Work to complete: Stop after the line with "cell !! number"; until then, please copy every line of the records word for word from the first.

=======

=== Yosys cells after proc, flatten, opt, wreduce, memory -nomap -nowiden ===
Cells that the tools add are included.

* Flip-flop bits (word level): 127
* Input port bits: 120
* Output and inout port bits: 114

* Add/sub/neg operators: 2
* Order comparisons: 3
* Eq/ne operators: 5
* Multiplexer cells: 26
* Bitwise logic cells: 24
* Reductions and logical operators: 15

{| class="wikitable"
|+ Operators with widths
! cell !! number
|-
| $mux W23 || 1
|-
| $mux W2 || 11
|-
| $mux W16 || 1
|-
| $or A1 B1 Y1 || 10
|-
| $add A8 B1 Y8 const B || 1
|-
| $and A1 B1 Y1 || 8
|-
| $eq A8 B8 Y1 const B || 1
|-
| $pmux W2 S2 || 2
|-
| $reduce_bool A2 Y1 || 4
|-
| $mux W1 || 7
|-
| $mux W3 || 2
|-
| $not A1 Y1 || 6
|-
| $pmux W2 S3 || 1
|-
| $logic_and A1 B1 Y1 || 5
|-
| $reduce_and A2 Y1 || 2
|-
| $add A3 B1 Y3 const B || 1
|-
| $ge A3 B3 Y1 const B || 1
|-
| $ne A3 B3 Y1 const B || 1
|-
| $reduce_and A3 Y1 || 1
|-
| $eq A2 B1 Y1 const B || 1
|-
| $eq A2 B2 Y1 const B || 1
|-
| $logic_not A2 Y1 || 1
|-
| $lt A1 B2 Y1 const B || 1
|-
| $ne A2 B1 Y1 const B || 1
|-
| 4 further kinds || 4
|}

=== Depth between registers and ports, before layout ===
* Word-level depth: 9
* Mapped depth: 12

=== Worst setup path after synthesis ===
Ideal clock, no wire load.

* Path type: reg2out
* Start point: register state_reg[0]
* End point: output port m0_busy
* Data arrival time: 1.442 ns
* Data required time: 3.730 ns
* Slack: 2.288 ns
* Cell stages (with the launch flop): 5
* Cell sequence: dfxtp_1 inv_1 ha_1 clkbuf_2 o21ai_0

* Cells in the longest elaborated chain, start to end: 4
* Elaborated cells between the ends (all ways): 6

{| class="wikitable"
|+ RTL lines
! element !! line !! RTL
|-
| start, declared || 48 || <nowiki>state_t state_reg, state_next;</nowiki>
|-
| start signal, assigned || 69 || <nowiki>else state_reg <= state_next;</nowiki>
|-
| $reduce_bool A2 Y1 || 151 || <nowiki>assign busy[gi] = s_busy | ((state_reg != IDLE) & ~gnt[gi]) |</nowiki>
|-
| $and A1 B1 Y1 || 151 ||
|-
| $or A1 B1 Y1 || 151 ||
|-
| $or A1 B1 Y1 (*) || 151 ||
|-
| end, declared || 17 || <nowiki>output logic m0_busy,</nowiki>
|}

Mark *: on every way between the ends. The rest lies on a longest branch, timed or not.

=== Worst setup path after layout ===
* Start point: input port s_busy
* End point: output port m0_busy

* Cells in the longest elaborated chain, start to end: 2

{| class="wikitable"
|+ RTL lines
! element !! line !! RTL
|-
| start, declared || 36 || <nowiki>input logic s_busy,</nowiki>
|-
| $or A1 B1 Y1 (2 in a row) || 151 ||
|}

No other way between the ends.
==> config.mk <==
export PLATFORM = sky130hd
export DESIGN_NAME = reg_file_rv32i
export DESIGN_NICKNAME = d
export VERILOG_FILES = /design/src/rtl/rv32i_pkg.sv /design/src/rtl/reg_file_rv32i.sv
export SDC_FILE = /design/constraint.sdc
export NUM_CORES = 1
export LEC_CHECK = 0
export CAP_MARGIN = 20
export CORE_UTILIZATION = 45
export CTS_CLUSTER_SIZE = 10
export DETAILED_ROUTE_END_ITERATION = 10
export PLACE_DENSITY = 0.69
export SYNTH_ARGS = -nofsm -noshare
export SYNTH_HDL_FRONTEND = slang
export SYNTH_SLANG_ARGS = --single-unit
==> constraint.sdc <==
create_clock -name clk -period 6.6 [get_ports clk]
set_input_delay 0.66 -clock clk [delete_from_list [all_inputs] [get_ports clk]]
set_output_delay 0.66 -clock clk [all_outputs]
set_load 0.02 [all_outputs]
==> src/rtl/rv32i_pkg.sv <==
//------------------------------------------------------------------------------
// rv32i_pkg : shared RV32I constants and register-file state encoding
// Revision  : 1.0
//------------------------------------------------------------------------------
`default_nettype none

package rv32i_pkg;

  localparam int XLEN       = 32;
  localparam int REG_ADDR_W = 5;
  localparam int NUM_REGS   = 32;

  typedef enum logic [0:0] {
    RF_CLEAR = 1'b0,
    RF_READY = 1'b1
  } rf_state_t;

  localparam logic [REG_ADDR_W-1:0] X0 = 5'd0;

endpackage

`default_nettype wire

==> src/rtl/reg_file_rv32i.sv <==
//------------------------------------------------------------------------------
// reg_file_rv32i : 32-entry integer register file, 2 async reads, 1 write
// Revision       : 1.0
//------------------------------------------------------------------------------
`default_nettype none

module reg_file_rv32i
  import rv32i_pkg::*;
#(
  parameter int n        = rv32i_pkg::XLEN,
  parameter int NUM_REGS = rv32i_pkg::NUM_REGS,
  parameter int ADDR_W   = rv32i_pkg::REG_ADDR_W
) (
  input  logic              clk,
  input  logic              rst_n,
  input  logic [ADDR_W-1:0] rs1_addr,
  input  logic [ADDR_W-1:0] rs2_addr,
  input  logic [ADDR_W-1:0] rd_addr,
  input  logic [n-1:0]      rd_data,
  input  logic              reg_write,
  output logic [n-1:0]      op1,
  output logic [n-1:0]      op2,
  output logic              busy
);

  localparam logic [ADDR_W-1:0] LAST_IDX = ADDR_W'(NUM_REGS - 1);

  rf_state_t         state_q, state_d;
  logic [ADDR_W-1:0] clr_idx_q, clr_idx_d;
  logic              busy_q, busy_d;

  logic [n-1:0]      mem_q [NUM_REGS];

  logic              sweep_we;
  logic              user_we;
  logic              wr_en;
  logic [ADDR_W-1:0] wr_addr;
  logic [n-1:0]      wr_data;

  always_comb begin
    state_d   = state_q;
    clr_idx_d = clr_idx_q;
    busy_d    = busy_q;
    if (state_q == RF_CLEAR) begin
      if (clr_idx_q == LAST_IDX) begin
        clr_idx_d = '0;
        state_d   = RF_READY;
        busy_d    = 1'b0;
      end else begin
        clr_idx_d = clr_idx_q + 1'b1;
      end
    end
  end

  // busy is kept as its own flop so the stall output is a clean register
  always_ff @(posedge clk) begin
    if (!rst_n) begin
      state_q   <= RF_CLEAR;
      clr_idx_q <= '0;
      busy_q    <= 1'b1;
    end else begin
      state_q   <= state_d;
      clr_idx_q <= clr_idx_d;
      busy_q    <= busy_d;
    end
  end

  assign sweep_we = rst_n && (state_q == RF_CLEAR);
  assign user_we  = rst_n && (state_q == RF_READY) && reg_write && (rd_addr != X0);
  assign wr_en    = sweep_we || user_we;
  assign wr_addr  = sweep_we ? clr_idx_q : rd_addr;
  assign wr_data  = sweep_we ? '0 : rd_data;

  // No reset on the array so it maps onto plain RAM; the sweep clears it.
  always_ff @(posedge clk) begin
    if (wr_en) begin
      mem_q[wr_addr] <= wr_data;
    end
  end

  // No write-through bypass: a same-cycle write is visible only next cycle.
  assign op1  = (busy_q || rs1_addr == X0) ? '0 : mem_q[rs1_addr];
  assign op2  = (busy_q || rs2_addr == X0) ? '0 : mem_q[rs2_addr];
  assign busy = busy_q;

endmodule

`default_nettype wire

==> qor.yml <==
fillers: 8253
worst_slew_pin_slew_ns: 1.22
number_of_synthesized_register_bits: 1031
p_per_area_mw_per_mm2: 254
largest_family_of_logic_cells_by_synthesized_area: "multiplexers"
peak_fanout_along_the_critical_path: 43
seq_total_area_yosys: 0.640
routed_wl_um: 160000
grt_first_pass_wirelength_um: 224000
endpoint_kind: "primary output"
critical_path.startpoint_type: "input port"
area.sequential_mm2: 0.0309
cts_tree: "built"
worst_skew_pair.late_latency_ns: 0.70
place_congestion: 0.911
p_comb_frac: 0.074
power.share.switching: 0.224
post_synth_xor_area_fraction: 0
maxCapViolCount: 0
initial_antenna_violation_count: 3
period_share: 0.724
irDropWorstVdd_mv: 0.256
relSlewSlack: 0.185
worst_setup_hold_path_clk_slew_ns: 0.05
synth-simple-area-share: 0.0466
vias: 31100
grt_overflow: 0
clock_sinks: 1031
detail_route.first_pass.iterations: 8
io_pins: 115
timing.hold.ws_ns: 0.604
cp_cell_sequence: "clkbuf_8, buf_4, o21ba_2, and3_1, a21oi_1, nand4_1, clkdlybuf4s50_1"
power.clock.fraction: 0.403
synthesized_area_fraction_occupied_by_ao_oa_aoi_and_oai_cells: 0.0585
critical_path.startpoint: "rs1_addr[0]"
antenna_cells: 0
number_of_hold_slack_violations_in_the_final_timing_report: 0
multi_input_area_mm2: 0.0165
synth.cell_area_mm2: 0.0483
synth.net_count: 2915
worst_r2r_startpoint: "state_q$_SDFF_PN0_"
final_period_demand_of_the_worst_path_ns: 4.78
grtUsageTotal: 0.293
fin_nets: 3049
design.die.area_mm2: 0.109
clock-root-buffer: "clkbuf_16"
power.net_switching_w: 0.00312
synth_fa_ha_area_frac: 0.000518
totalNegativeSetupSlack_ns: 0
die_y_extent_um: 330
htree_levels: 3
hold_path.class: "flop to flop"
drt_drc_violations_left: 0
slew_limit_fails: 0
class_of_the_most_critical_setup_path: "input port to primary output"
drt-vias-per-instance: 7.04
highest-signal-layer: "met5"
total_power_w: 0.0139
setup_viol_count_final: 0
arrival_ns: 4.12
cpMaxStageDelayCell: "o21ba_2"
syn-instance-count: 2863
fin_skew_ns: 0.0295
grt_pass1_vias: 31000
hold_buffers: 0
number_of_distinct_standard_cells_referenced_by_the_synthesized_netlist: 47
pwr-share-seq: 0.524
post_cts_resize_count: 0
end_of_flow_core_utilization: 0.518
drive_gt1_frac: 0.194
synth-async-reset-ratio: 0
synth_top_area_frac: 0.637
drtAntennaViolNets: 0
cellInternalPower_w: 0.0108
core_region_area_mm2: 0.106
slowest_delay_ns: 0.71
die-width_um: 330
clock.fmax_mhz: 209
clock_tree.buffer_depth: 3
post-dp-hpwl_um: 99100
floorplan.rows: 119
dr.first_iter.drc_count: 4839
cellLeakagePower_nw: 18.6
number_of_enable_type_register_cells_in_the_synthesized_netlist: 1024
post_cts.repair.setup_buffers: 0
cts-buffers-inserted: 115
run_status: "completed"
buffer_ports.inserted: 114
hold_start: "clr_idx_q[1]$_SDFFE_PN0N_"
met2_length_um: 72100
synthMuxAreaShare: 0.227
wl_met1_um: 58900
rsz0062_at_grt: "no"
path_delay_family: "buffers and inverters"
worst-path-buf-inv: 3
pin_count_of_the_biggest_net_entering_global_routing: 115
wire_per_inst_um: 36.3
synth_flop_cell: "edfxtp_1"
synth.yosys.warnings: 0
critical_path_required_ns: 5.94
initial_core_util: 0.456
synth.avg_cell_area_um2: 16.9
met3WireLength_um: 21000
netlist.top_cell.by_area: "edfxtp_1"
area_growth_pct: 13.5
netlist_top_cells_area: "edfxtp_1 64%, mux4_2 12%, mux2i_1 11%, a22oi_1 4.2%, nand3_1 1.4%"
-- per-stage QoR --
stage	setup WS, ns	instances	cell area [um^2]
floorplan	3.37	2863	48300
global placement	1.59	4247	51100
detailed placement	1.43	4253	51300
CTS	1.84	4398	54400
global route	1.73	4416	54800
finish	1.82	4416	54800
-- placed cells by master, fill, tap and decap left out, drive strengths merged, types with 65 or more instances in the layout --
| cell type | n |
|---|---|
| mux4 | 254 |
| edfxtp | 1024 |
| nand3 | 132 |
| nand2 | 67 |
| a21oi | 76 |
| clkbuf | 139 |
| clkdlybuf4s50 | 108 |
| mux2i | 521 |
| nand4 | 65 |
| a22oi | 269 |
| buf | 135 |
-- power groups by stage --
stage	sequential [W]	combinational [W]	clock (W)
2_1_floorplan	0.00742	0.000645	0
3_3_place_gp	0.00742	0.000940	0
3_5_place_dp	0.00743	0.000971	0
4_1_cts	0.00730	0.000973	0.00561
5_1_grt	0.00729	0.00105	0.00585
6_report	0.00729	0.00103	0.00561
-- cell usage after synthesis, types with 2 or more instances --
library cell     n
mux2i_1        521
a21oi_1         76
buf_2           91
dfxtp_1          7
a31o_2           3
nor4b_1          3
ha_1             2
buf_6           26
nor2_1          38
buf_4           38
a31oi_1         21
and3_1          45
nand3_1        132
and2_1          38
nand4_1         65
a22oi_1        269
o21ai_0          3
a21boi_0         3
nand2_1         67
mux2_2           3
buf_1            2
mux4_2         253
inv_1            3
nor3b_1          2
nor3_1           4
edfxtp_1      1024
nand2b_1         2
clkbuf_1        71
nor4bb_1         3
nor2b_1         11
a22o_1          19
o21ba_2          3
-- metal layers --
metal / GRT usage / vias up
met3: 0.0693 / 452
met4: 0.135 / 2
li1: - / 12100
met1: 0.399 / 16000
met5: 0 / -
met2: 0.445 / 2551
-- worst register-to-register path: stages (launching register included) --
cell	delay, ns
dfxtp_1	0.71
nand2b_1	0.58
buf_8	0.24
mux2i_1	0.28
nand3_1	0.66
nor2_4	1.13
buf_4	0.54
-- state kept, by name (all words and copies together), names as in the netlist --
name	count
mem_q	1024
busy	1
clr_idx_q	5
state_q	1
-- final cells by class --
cell class,instances,share of cell area
inverter,3,0.000206
clock inverter,9,0.00160
clock buffer,136,0.0547
timing repair buffer,246,0.0473
sequential,1031,0.564
tap,1391,0.0318
multi-input combinational,1600,0.301
-- worst paths after layout --
| check | cells past startpoint | to | slack [ns] |
|---|---|---|---|
| worst max-delay path | 7 | op1[9] | 1.82 |
| worst min-delay path | 2 | clr_idx_q[3]$_SDFFE_PN0N_ | 0.60 |
| worst max register to register | 6 | mem_q[24][16]$_DFFE_PP_ | 2.09 |
| worst min register to register | 2 | clr_idx_q[3]$_SDFFE_PN0N_ | 0.60 |
-- cells by family (layout without fill, tap and decap cells) --
kind of cell / count (synthesis) / after routing
AND/OR/NAND/NOR: 419 / 419
AO/OA/AOI/OAI: 401 / 401
multiplexers: 778 / 778
flip-flops: 1031 / 1031
adder cells (fa/ha/maj): 2 / 2
buffers and inverters: 232 / 394
Note: power is estimated with default switching activity, not from simulation.
===== src/rtl/aes_decipher.sv =====
// Iterative AES-128/256 inverse cipher, one round per cycle.
// Build option AES_DEC_SHARED_SBOX_EN: a single shared inverse S-box word,
// each round spread over four sub-cycles (one column per sub-cycle).
//
// state    | meaning
// ST_IDLE  | ready, result held in state register, waiting for next
// ST_INIT  | initial AddRoundKey with key Nr
// ST_MAIN  | inverse rounds Nr-1 .. 0, last round skips InvMixColumns
module aes_decipher
    import aes_pkg::*;
(
    input  logic         clk,
    input  logic         rst_n,
    input  logic         next,
    input  logic         keylen,
    output logic [3:0]   round,
    input  logic [127:0] round_key,
    input  logic [127:0] block,
    output logic [127:0] new_block,
    output logic         ready
);

    dec_state_e   fsm_q, fsm_d;
    logic [127:0] state_q, state_d;
    logic [3:0]   round_q, round_d;
    logic [127:0] sr;
    logic [127:0] sub_bytes;
    logic [127:0] t;
    logic         last_sub;

    assign sr = inv_shiftrows(state_q);

`ifdef AES_DEC_SHARED_SBOX_EN
    logic [1:0]  sub_q, sub_d;
    logic [95:0] temp_q, temp_d;
    logic [31:0] sbox_in, sbox_out;

    // Select the column of InvShiftRows(state) handled in this sub-cycle.
    always_comb begin
        case (sub_q)
            2'd0:    sbox_in = sr[127:96];
            2'd1:    sbox_in = sr[95:64];
            2'd2:    sbox_in = sr[63:32];
            default: sbox_in = sr[31:0];
        endcase
    end

    aes_inv_sbox u_sbox (
        .in_word  (sbox_in),
        .out_word (sbox_out)
    );

    // Collect columns 0..2; column 3 comes straight from the S-box.
    always_comb begin
        sub_d  = 2'd0;
        temp_d = temp_q;
        if (fsm_q == ST_MAIN) begin
            sub_d = sub_q + 2'd1;
            case (sub_q)
                2'd0:    temp_d[95:64] = sbox_out;
                2'd1:    temp_d[63:32] = sbox_out;
                2'd2:    temp_d[31:0]  = sbox_out;
                default: ;
            endcase
        end
    end

    // Sub-cycle counter and partial-round buffer.
    always_ff @(posedge clk or negedge rst_n) begin
        if (!rst_n) begin
            sub_q  <= 2'd0;
            temp_q <= '0;
        end else begin
            sub_q  <= sub_d;
            temp_q <= temp_d;
        end
    end

    assign sub_bytes = {temp_q, sbox_out};
    assign last_sub  = (sub_q == 2'd3);
`else
    for (genvar c = 0; c < 4; c++) begin : g_sbox
        aes_inv_sbox u_sbox (
            .in_word  (sr[127-32*c -: 32]),
            .out_word (sub_bytes[127-32*c -: 32])
        );
    end

    assign last_sub = 1'b1;
`endif

    assign t = sub_bytes ^ round_key;

    // Next-state, datapath and round-index sequencing.
    always_comb begin
        fsm_d   = fsm_q;
        state_d = state_q;
        round_d = round_q;
        case (fsm_q)
            ST_IDLE: begin
                if (next) begin
                    state_d = block;
                    round_d = keylen ? 4'(NR_256) : 4'(NR_128);
                    fsm_d   = ST_INIT;
                end
            end
            ST_INIT: begin
                state_d = state_q ^ round_key;
                round_d = round_q - 4'd1;
                fsm_d   = ST_MAIN;
            end
            ST_MAIN: begin
                if (last_sub) begin
                    if (round_q != 4'd0) begin
                        state_d = inv_mixcolumns(t);
                        round_d = round_q - 4'd1;
                    end else begin
                        state_d = t;
                        fsm_d   = ST_IDLE;
                    end
                end
            end
            default: fsm_d = ST_IDLE;
        endcase
    end

    // State register, round index and FSM.
    always_ff @(posedge clk or negedge rst_n) begin
        if (!rst_n) begin
            fsm_q   <= ST_IDLE;
            state_q <= '0;
            round_q <= 4'd0;
        end else begin
            fsm_q   <= fsm_d;
            state_q <= state_d;
            round_q <= round_d;
        end
    end

    assign ready     = (fsm_q == ST_IDLE);
    assign round     = round_q;
    assign new_block = state_q;

endmodule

=======

Exercise output:
=== Yosys cells after proc, flatten, opt, wreduce, memory -nomap -nowiden ===
Cells that the tools add are included.

* Flip-flop bits (word level): 127
* Input port bits: 120
* Output and inout port bits: 114

* Add/sub/neg operators: 2
* Order comparisons: 3
* Eq/ne operators: 5
* Multiplexer cells: 26
* Bitwise logic cells: 24
* Reductions and logical operators: 15

{| class="wikitable"
|+ Operators with widths
! cell !! number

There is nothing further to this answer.